I just came across a very interesting draft paper on arXiv by Paul von Hippel on ‘maximum likelihood multiple imputation’. von Hippel has made many important contributions to the multiple imputation (MI) literature, including the paper which advocated that one ‘transform then impute’ when one has interaction or non-linear terms in the substantive model of interest. The present paper on maximum likelihood multiple imputation is in its seventh draft on arXiv, the first being released back in 2012. I haven’t read every detail of the paper, but it looks to me to be another thought provoking and potentially practice changing paper. This post will not attempt by any means to cover all of the important points made in the paper, but will just highlight a few.
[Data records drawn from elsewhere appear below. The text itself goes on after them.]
[src/rtl/wb_xbar_pkg.sv]
// Shared types and helpers for the registered Wishbone crossbar.
// Decode/owner ids reserve the value N as "none" so they need one extra code point.
package wb_xbar_pkg;

  typedef enum logic {ARB_IDLE = 1'b0, ARB_OWNED = 1'b1} arb_state_e;

  function automatic int id_w(input int n);
    return (n > 1) ? $clog2(n) : 1;
  endfunction

  // Encodings one past the last valid index: the error responder / no owner.
  function automatic int no_target(input int n_targets);
    return n_targets;
  endfunction

  function automatic int no_initiator(input int n_initiators);
    return n_initiators;
  endfunction

  function automatic int unsigned onehot2bin(input logic [63:0] oh);
    int unsigned b;
    b = 0;
    for (int k = 0; k < 64; k++)
      if (oh[k]) b = b | k;
    return b;
  endfunction

endpackage

[src/rtl/wb_xbar_rr_arb.sv]
// Per-target round-robin arbiter with bus lock: a grant is held until the owner drops cyc.
// The pointer remembers the last owner; the search starts just after it.
module wb_xbar_rr_arb
  import wb_xbar_pkg::*;
#(
  parameter int N_REQ = 2
) (
  input  logic             clk,
  input  logic             rst_n,
  input  logic [N_REQ-1:0] req,
  input  logic             owner_cyc,
  output logic [N_REQ-1:0] gnt,
  output logic             lock
);
  localparam int IW = id_w(N_REQ);

  arb_state_e       state_q, state_d;
  logic [N_REQ-1:0] gnt_d;
  logic [IW-1:0]    ptr_q, ptr_d;
  logic             found;
  int               idx;

  always_ff @(posedge clk or negedge rst_n) begin
    if (!rst_n) begin
      state_q <= ARB_IDLE;
      gnt     <= '0;
      ptr_q   <= IW'(N_REQ - 1);
    end else begin
      state_q <= state_d;
      gnt     <= gnt_d;
      ptr_q   <= ptr_d;
    end
  end

  // Release and re-grant share one edge so back-to-back owners lose no cycle.
  always_comb begin
    state_d = state_q;
    gnt_d   = gnt;
    ptr_d   = ptr_q;
    found   = 1'b0;
    idx     = 0;
    if (state_q == ARB_IDLE || !owner_cyc) begin
      state_d = ARB_IDLE;
      gnt_d   = '0;
      for (int k = 1; k <= N_REQ; k++) begin
        idx = (int'(ptr_q) + k) % N_REQ;
        if (!found && req[idx]) begin
          found      = 1'b1;
          gnt_d[idx] = 1'b1;
          ptr_d      = IW'(idx);
          state_d    = ARB_OWNED;
        end
      end
    end
  end

  assign lock = (state_q == ARB_OWNED);

endmodule

[src/rtl/wb_xbar_nxn_reg.sv]
// Wishbone NxN crossbar: registered round-robin arbitration with bus lock, unmapped-address
// error responder, per-target watchdog, optional registered response path.
module wb_xbar_nxn_reg
  import wb_xbar_pkg::*;
#(
  parameter int WB_ADDR_WIDTH  = 32,
  parameter int WB_DATA_WIDTH  = 32,
  parameter int N_INITIATORS   = 2,
  parameter int N_TARGETS      = 2,
  parameter logic [N_TARGETS*WB_ADDR_WIDTH-1:0] T_ADR_MASK = {32'hFF00_0000, 32'hFF00_0000},
  parameter logic [N_TARGETS*WB_ADDR_WIDTH-1:0] T_ADR      = {32'h2000_0000, 32'h1000_0000},
  parameter int TIMEOUT_CYCLES = 256,
  parameter bit REG_RSP        = 1'b0
) (
  input  logic                                             clk,
  input  logic                                             rst_n,
  input  logic [N_INITIATORS-1:0][WB_ADDR_WIDTH-1:0]       adr,
  input  logic [N_INITIATORS-1:0][WB_DATA_WIDTH-1:0]       dat_w,
  output logic [N_INITIATORS-1:0][WB_DATA_WIDTH-1:0]       dat_r,
  input  logic [N_INITIATORS-1:0]                          cyc,
  input  logic [N_INITIATORS-1:0]                          stb,
  input  logic [N_INITIATORS-1:0]                          we,
  input  logic [N_INITIATORS-1:0][WB_DATA_WIDTH/8-1:0]     sel,
  output logic [N_INITIATORS-1:0]                          ack,
  output logic [N_INITIATORS-1:0]                          err,
  output logic [N_TARGETS-1:0][WB_ADDR_WIDTH-1:0]          tadr,
  output logic [N_TARGETS-1:0][WB_DATA_WIDTH-1:0]          tdat_w,
  output logic [N_TARGETS-1:0][WB_DATA_WIDTH/8-1:0]        tsel,
  input  logic [N_TARGETS-1:0][WB_DATA_WIDTH-1:0]          tdat_r,
  output logic [N_TARGETS-1:0]                             tcyc,
  output logic [N_TARGETS-1:0]                             tstb,
  output logic [N_TARGETS-1:0]                             twe,
  input  logic [N_TARGETS-1:0]                             tack,
  input  logic [N_TARGETS-1:0]                             terr
);
  localparam int SW   = WB_DATA_WIDTH / 8;
  localparam int TW   = id_w(N_TARGETS + 1);
  localparam int WD_W = (TIMEOUT_CYCLES > 0) ? $clog2(TIMEOUT_CYCLES + 1) : 1;
  localparam logic [TW-1:0]   NO_T   = TW'(no_target(N_TARGETS));
  localparam logic [WD_W-1:0] WD_LIM = (TIMEOUT_CYCLES > 0) ? WD_W'(TIMEOUT_CYCLES - 1) : '0;

  logic [N_INITIATORS-1:0][TW-1:0]            dec_id;
  logic [N_INITIATORS-1:0]                    unmapped, erq;
  logic [N_TARGETS-1:0][N_INITIATORS-1:0]     route;
  logic [N_TARGETS-1:0]                       rsp_ack, rsp_err;
  logic [N_INITIATORS-1:0]                    ack_c, err_c;
  logic [N_INITIATORS-1:0][WB_DATA_WIDTH-1:0] dat_c;

  // Descending scan so the lowest matching target wins overlapping windows.
  always_comb begin
    for (int i = 0; i < N_INITIATORS; i++) begin
      dec_id[i] = NO_T;
      for (int t = N_TARGETS - 1; t >= 0; t--)
        if ((adr[i] & T_ADR_MASK[t*WB_ADDR_WIDTH +: WB_ADDR_WIDTH]) ==
            T_ADR[t*WB_ADDR_WIDTH +: WB_ADDR_WIDTH])
          dec_id[i] = TW'(t);
      unmapped[i] = cyc[i] & stb[i] & (dec_id[i] == NO_T);
    end
  end

  for (genvar t = 0; t < N_TARGETS; t++) begin : g_tgt
    logic [N_INITIATORS-1:0]  req, gnt;
    logic                     lock, own_cyc, own_req, f_we, t_stb, timeout, mask_q;
    logic [WB_ADDR_WIDTH-1:0] f_adr;
    logic [WB_DATA_WIDTH-1:0] f_dat;
    logic [SW-1:0]            f_sel;
    logic [WD_W-1:0]          wd_cnt;

    for (genvar i = 0; i < N_INITIATORS; i++) begin : g_req
      assign req[i]      = cyc[i] & stb[i] & (dec_id[i] == TW'(t));
      assign route[t][i] = gnt[i] & (dec_id[i] == TW'(t));
    end

    wb_xbar_rr_arb #(.N_REQ(N_INITIATORS)) u_arb (
      .clk(clk), .rst_n(rst_n), .req(req), .owner_cyc(own_cyc), .gnt(gnt), .lock(lock)
    );

    always_comb begin
      own_cyc = 1'b0;
      own_req = 1'b0;
      f_we    = 1'b0;
      f_adr   = '0;
      f_dat   = '0;
      f_sel   = '0;
      for (int i = 0; i < N_INITIATORS; i++)
        if (gnt[i]) begin
          own_cyc = cyc[i];
          own_req = req[i];
          if (dec_id[i] == TW'(t)) begin
            f_we  = we[i];
            f_adr = adr[i];
            f_dat = dat_w[i];
            f_sel = sel[i];
          end
        end
    end

    assign t_stb   = own_req & ~mask_q;
    assign timeout = (TIMEOUT_CYCLES != 0) && t_stb && !tack[t] && !terr[t] && (wd_cnt == WD_LIM);

    // mask_q hides one strobe after a timeout, or after a termination when the response is
    // registered, so the target never sees the same access twice.
    always_ff @(posedge clk or negedge rst_n) begin
      if (!rst_n) begin
        wd_cnt <= '0;
        mask_q <= 1'b0;
      end else begin
        mask_q <= timeout | (REG_RSP && t_stb && (tack[t] | terr[t]));
        if (tack[t] || terr[t] || !t_stb || timeout) wd_cnt <= '0;
        else                                          wd_cnt <= wd_cnt + 1'b1;
      end
    end

    assign tcyc[t]   = lock & own_cyc;
    assign tstb[t]   = t_stb;
    assign twe[t]    = f_we;
    assign tadr[t]   = f_adr;
    assign tdat_w[t] = f_dat;
    assign tsel[t]   = f_sel;
    assign rsp_ack[t] = tack[t] & ~terr[t];
    assign rsp_err[t] = terr[t] | timeout;
  end

  always_comb begin
    ack_c = '0;
    err_c = '0;
    dat_c = '0;
    for (int i = 0; i < N_INITIATORS; i++)
      for (int t = 0; t < N_TARGETS; t++)
        if (route[t][i]) begin
          ack_c[i] = ack_c[i] | rsp_ack[t];
          err_c[i] = err_c[i] | rsp_err[t];
          dat_c[i] = dat_c[i] | tdat_r[t];
        end
  end

  // One-cycle error pulse; with stb held it re-fires every second cycle.
  always_ff @(posedge clk or negedge rst_n) begin
    if (!rst_n) erq <= '0;
    else        erq <= unmapped & ~erq;
  end

  if (REG_RSP) begin : g_reg_rsp
    logic [N_INITIATORS-1:0]                    ack_q, err_q;
    logic [N_INITIATORS-1:0][WB_DATA_WIDTH-1:0] dat_q;
    always_ff @(posedge clk or negedge rst_n) begin
      if (!rst_n) begin
        ack_q <= '0;
        err_q <= '0;
        dat_q <= '0;
      end else begin
        ack_q <= ack_c;
        err_q <= err_c;
        dat_q <= dat_c;
      end
    end
    assign ack   = ack_q;
    assign err   = err_q | erq;
    assign dat_r = dat_q;
  end else begin : g_comb_rsp
    assign ack   = ack_c;
    assign err   = err_c | erq;
    assign dat_r = dat_c;
  end

endmodule

[config.mk]
export PLATFORM = sky130hd
export DESIGN_NAME = wb_xbar_nxn_reg
export DESIGN_NICKNAME = d
export VERILOG_FILES = /design/src/rtl/wb_xbar_pkg.sv /design/src/rtl/wb_xbar_rr_arb.sv /design/src/rtl/wb_xbar_nxn_reg.sv
export SDC_FILE = /design/constraint.sdc
export NUM_CORES = 1
export LEC_CHECK = 0
export ABC_CLOCK_PERIOD_IN_PS = 2330
export BUFFER_PORTS_ARGS = -buffer_cell sky130_fd_sc_hd__buf_2
export CAP_MARGIN = 20
export CORE_AREA = 2 2 164 166
export CTS_BUF_LIST = sky130_fd_sc_hd__clkbuf_16
export DETAILED_ROUTE_END_ITERATION = 6
export DIE_AREA = 0 0 166 168
export GPL_ROUTABILITY_DRIVEN = 0
export SLEW_MARGIN = 30
export SYNTH_ARGS = -nofsm -noshare
export SYNTH_HDL_FRONTEND = slang
export SYNTH_HIERARCHICAL = 1
export SYNTH_SLANG_ARGS = --single-unit
[constraint.sdc]
create_clock -name clk -period 2.33 [get_ports clk]
set_clock_uncertainty 0.1 [all_clocks]
set_input_delay 0.3495 -clock clk [delete_from_list [all_inputs] [get_ports clk]]
set_output_delay 0.3495 -clock clk [all_outputs]
set_load 0.01 [all_outputs]
==> flow_metrics.env <==
export IMPL_outcome="complete, but fails checks"
export IMPL_violations="setup timing"
export IMPL_maxCapViolCount=0
export IMPL_min_period_over_period=1.19
export IMPL_grt_pass1_vias=5453
export IMPL_coreArea_um2=26400
export IMPL_synth_top_cell_area_share=0.438
export IMPL_cts_hold_fix_buffers=0
export IMPL_drt_iter0_markers=377
export IMPL_cp_end_kind="output port"
export IMPL_tns_ns=-60.33
export IMPL_die_h_um=168
export IMPL_crit_type="in -> out"
export IMPL_ys_warnings_count=6
export IMPL_synth_area_per_cell_um2=8.67
export IMPL_clkLatencyLatePin_ns=0.27
export IMPL_ant_nets=0
export IMPL_instances_no_fill=1253
export IMPL_dr_pass1_iters=5
export IMPL_grt_start_max_net_pins=33
export IMPL_fmax_mhz=360
export IMPL_die_w_um=166
export IMPL_worstSetupStartpointType="input pin"
export IMPL_p_leak_nw=4.23
export IMPL_synth_yosys_seq_area_share=0.203
export IMPL_yosys_area_top_type="a22o_1"
export IMPL_routed_wl_um=24700
export IMPL_ir_drop_mv=0.492
export IMPL_worstPathArrival_ns=2.33
export IMPL_grtUsageTotal=0.154
export IMPL_cts_path_max_buffers=2
export IMPL_ys_ff_latch=30
export IMPL_start_util=0.141
export IMPL_fp_row_count=60
export IMPL_dp_hpwl_um=18200
export IMPL_relSlewSlack=0.560
export IMPL_io_pins=422
export IMPL_setup_violations=194
export IMPL_clkTransAtPathRegs_ns=0.05
export IMPL_finalHoldViolCount=0
export IMPL_rsz0062_at_grt="true"
export IMPL_cts_sinks=30
export IMPL_antenna_found_initial=4
export IMPL_area_growth_pct=115
export IMPL_htree_num_levels=2
export IMPL_grt_pass1_wl_um=33600
export IMPL_synthCells=427
export IMPL_vias=5883
export IMPL_drive_gt1_frac=0.638
export IMPL_dominantRegCellSynth="dfrtp_1"
export IMPL_fin_crit_ns=2.78
export IMPL_p_per_area_nw_per_um2=183
export IMPL_root_buffer="clkbuf_16"
export IMPL_critPathRequiredTime_ns=1.88
export IMPL_multi_input_area_um2=2930
export IMPL_numCtsBuffers=5
export IMPL_tritoncts="built"
export IMPL_dp_cells=1205
export IMPL_yosys_top_cells_area="a22o_1 (44%), dfrtp_1 (19%), buf_2 (3.8%), buf_4 (3.6%), nor2_1 (2.1%)"
export IMPL_finish_utilization=0.302
export IMPL_maxSlewViolCount=0
export IMPL_grt_overflow_total=0
export IMPL_critPathMaxFanout=7
export IMPL_drc=0
export IMPL_hold_class="in -> async"
export IMPL_register_area_um2=753
export IMPL_fillers=2828
export IMPL_worst_pin_slew_ns=0.660
export IMPL_via_per_inst=4.70
export IMPL_nets=1124
export IMPL_synth_edf_count=0
export IMPL_synth_async_reset_ratio=1.00
export IMPL_synth_area_um2=3700
export IMPL_finalWorstSetupSlack_ns=-0.445
export IMPL_io_buffers=407
export IMPL_wire_per_inst_um=19.7
export IMPL_synth_cell_type_count=49
export IMPL_die_area_um2=27900
==> metal layers <==
metal / global-route usage / vias up / share of wire / wire length [um]
met1: 0.204 / 2867 / 0.43 / 10500
met3: 0.0284 / 30 / 0.069 / 1710
met5: 0 / - / 0.0010 / 25
met2: 0.262 / 322 / 0.49 / 12000
met4: 0.0291 / 4 / 0.017 / 426
li1: - / 2660 / - / -
==> power by group <==
part | total [W] | switching (W) | internal (W)
logic | 0.000341 | 0.000177 | 0.000163
registers | 0.000530 | 0.00000286 | 0.000527
clock network | 0.000584 | 0.000202 | 0.000382
==> worst max-delay path: stages <==
cell and delay, ns:
buf_6 0.09, or4_4 0.55, or4_4 0.54, nor2_4 0.14
buf_12 0.13, buf_12 0.12, buf_16 0.13, a22o_1 0.13
buf_2 0.13
==> flip-flops by register name, indices dropped and copies added, names as in the netlist <==
name	flops
erq	2
g_tgt.mask_q	2
g_tgt.u_arb/gnt	4
g_tgt.u_arb/lock	2
g_tgt.u_arb/ptr_q	2
g_tgt.wd_cnt	18
==> path summary, 6_finish.rpt <==
path	from	slack, ns	cells after the start	to
max	adr[31]	-0.45	9	tdat_w[36]
min	rst_n	0.01	1	g_tgt[1].wd_cnt[1]$_DFF_PN0_
max reg2reg	g_tgt[0].wd_cnt[1]$_DFF_PN0_	0.32	9	g_tgt[0].wd_cnt[7]$_DFF_PN0_
min reg2reg	erq[1]$_DFF_PN0_	0.34	1	erq[1]$_DFF_PN0_
max in group asynchronous	rst_n	1.68	1	g_tgt[0].wd_cnt[8]$_DFF_PN0_
min in group clk	terr[0]	0.22	2	g_tgt[0].mask_q$_DFF_PN0_
==> through the flow <==
stage               setup WS [ns]  cell area, um2  power [W]  hold slack, ns
finish                     -0.445            7960    0.00146          0.0134
global route               -0.508            7950    0.00152          0.0683
CTS                        -0.457            7800    0.00146          0.0309
detailed placement         -0.613            6640   0.000856           0.325
global placement           -0.605            6640   0.000850           0.322
floorplan                  -0.176            3780   0.000592         -0.0461
==> Yosys cell counts (5+ instances only) <==
cell type  number
a22o_1        185
buf_2          28
buf_4          18
clkbuf_1       14
dfrtp_1        28
inv_1           8
nand2_1        18
nor2_1         21
nor2b_1         5
nor3_1          5
nor3b_1         5
nor4_1          5
xnor2_1         8
xor2_1          6
==> area by class of cell <==
cell class,count,share of cell area
Timing Repair Buffer,521,0.461
Multi-Input combinational cell,342,0.369
Sequential cell,30,0.0947
Tap cell,341,0.0536
Clock buffer,5,0.0157
Inverter,8,0.00377
Clock inverter,3,0.00142
Antenna cell,3,0.000943
==> timing repair <==
item                                   in CTS  in global routing
gates resized for setup                    93                 42
cloned                                     12                  5
pin swaps                                  64                 39
setup endpoints to repair                 194                194
endpoints found under the hold margin       0                  0
buffers inserted                           25                  9
==> cell usage in the layout, fill, tap and decap left out, types with 4 or more instances in the layout <==
| cell type | instances |
|---|---|
| clkbuf_16 | 9 |
| or4_4 | 4 |
| dfrtp_1 | 28 |
| buf_6 | 48 |
| buf_12 | 25 |
| buf_8 | 4 |
| conb_1 | 14 |
| nand2_1 | 15 |
| or2_2 | 4 |
| a22o_4 | 8 |
| nor4_4 | 5 |
| xnor2_1 | 8 |
| nor3b_1 | 5 |
| buf_2 | 377 |
| and2_1 | 4 |
| nor2_1 | 20 |
| nand3b_1 | 4 |
| buf_4 | 58 |
| a22o_1 | 177 |
| nor3_1 | 4 |
| inv_1 | 11 |
| xor2_1 | 6 |
==> logic make-up (layout without fill, tap and decap cells) <==
logic type / after synthesis / count (layout) / synth area share
flip-flops: 30 / 30 / 0.203
AO/OA/AOI/OAI: 206 / 206 / 0.480
other: 1 / 17 / 0.00101
XOR/XNOR: 14 / 14 / 0.0331
adder cells (fa/ha/maj): 4 / 4 / 0.0135
AND/OR/NAND/NOR: 103 / 103 / 0.168
multiplexers: 1 / 1 / 0.00405
buffers and inverters: 68 / 537 / 0.0967
No activity file was read; power rests on OpenSTA's default activity.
Including the outcome in imputation models of covariates
Multiple imputation has become a popular approach for handling missing data (see www.missingdata.org.uk). Suppose that we have an outcome (dependent variable in our model of interest) Y, and a covariate X. Suppose further that X contains some missing values, and that we are happy to assume that these satisfy the missing at random assumption. Then we might consider using multiple imputation to impute the missing values in X. A natural question that then follows is whether, in the imputation model for X, the variable Y should be included as a covariate? Particularly when Y is a variable measured later in time than X, our intuition may lead us to think that it is inappropriate to use the future information contain in Y when imputing in X. This however, is not the case.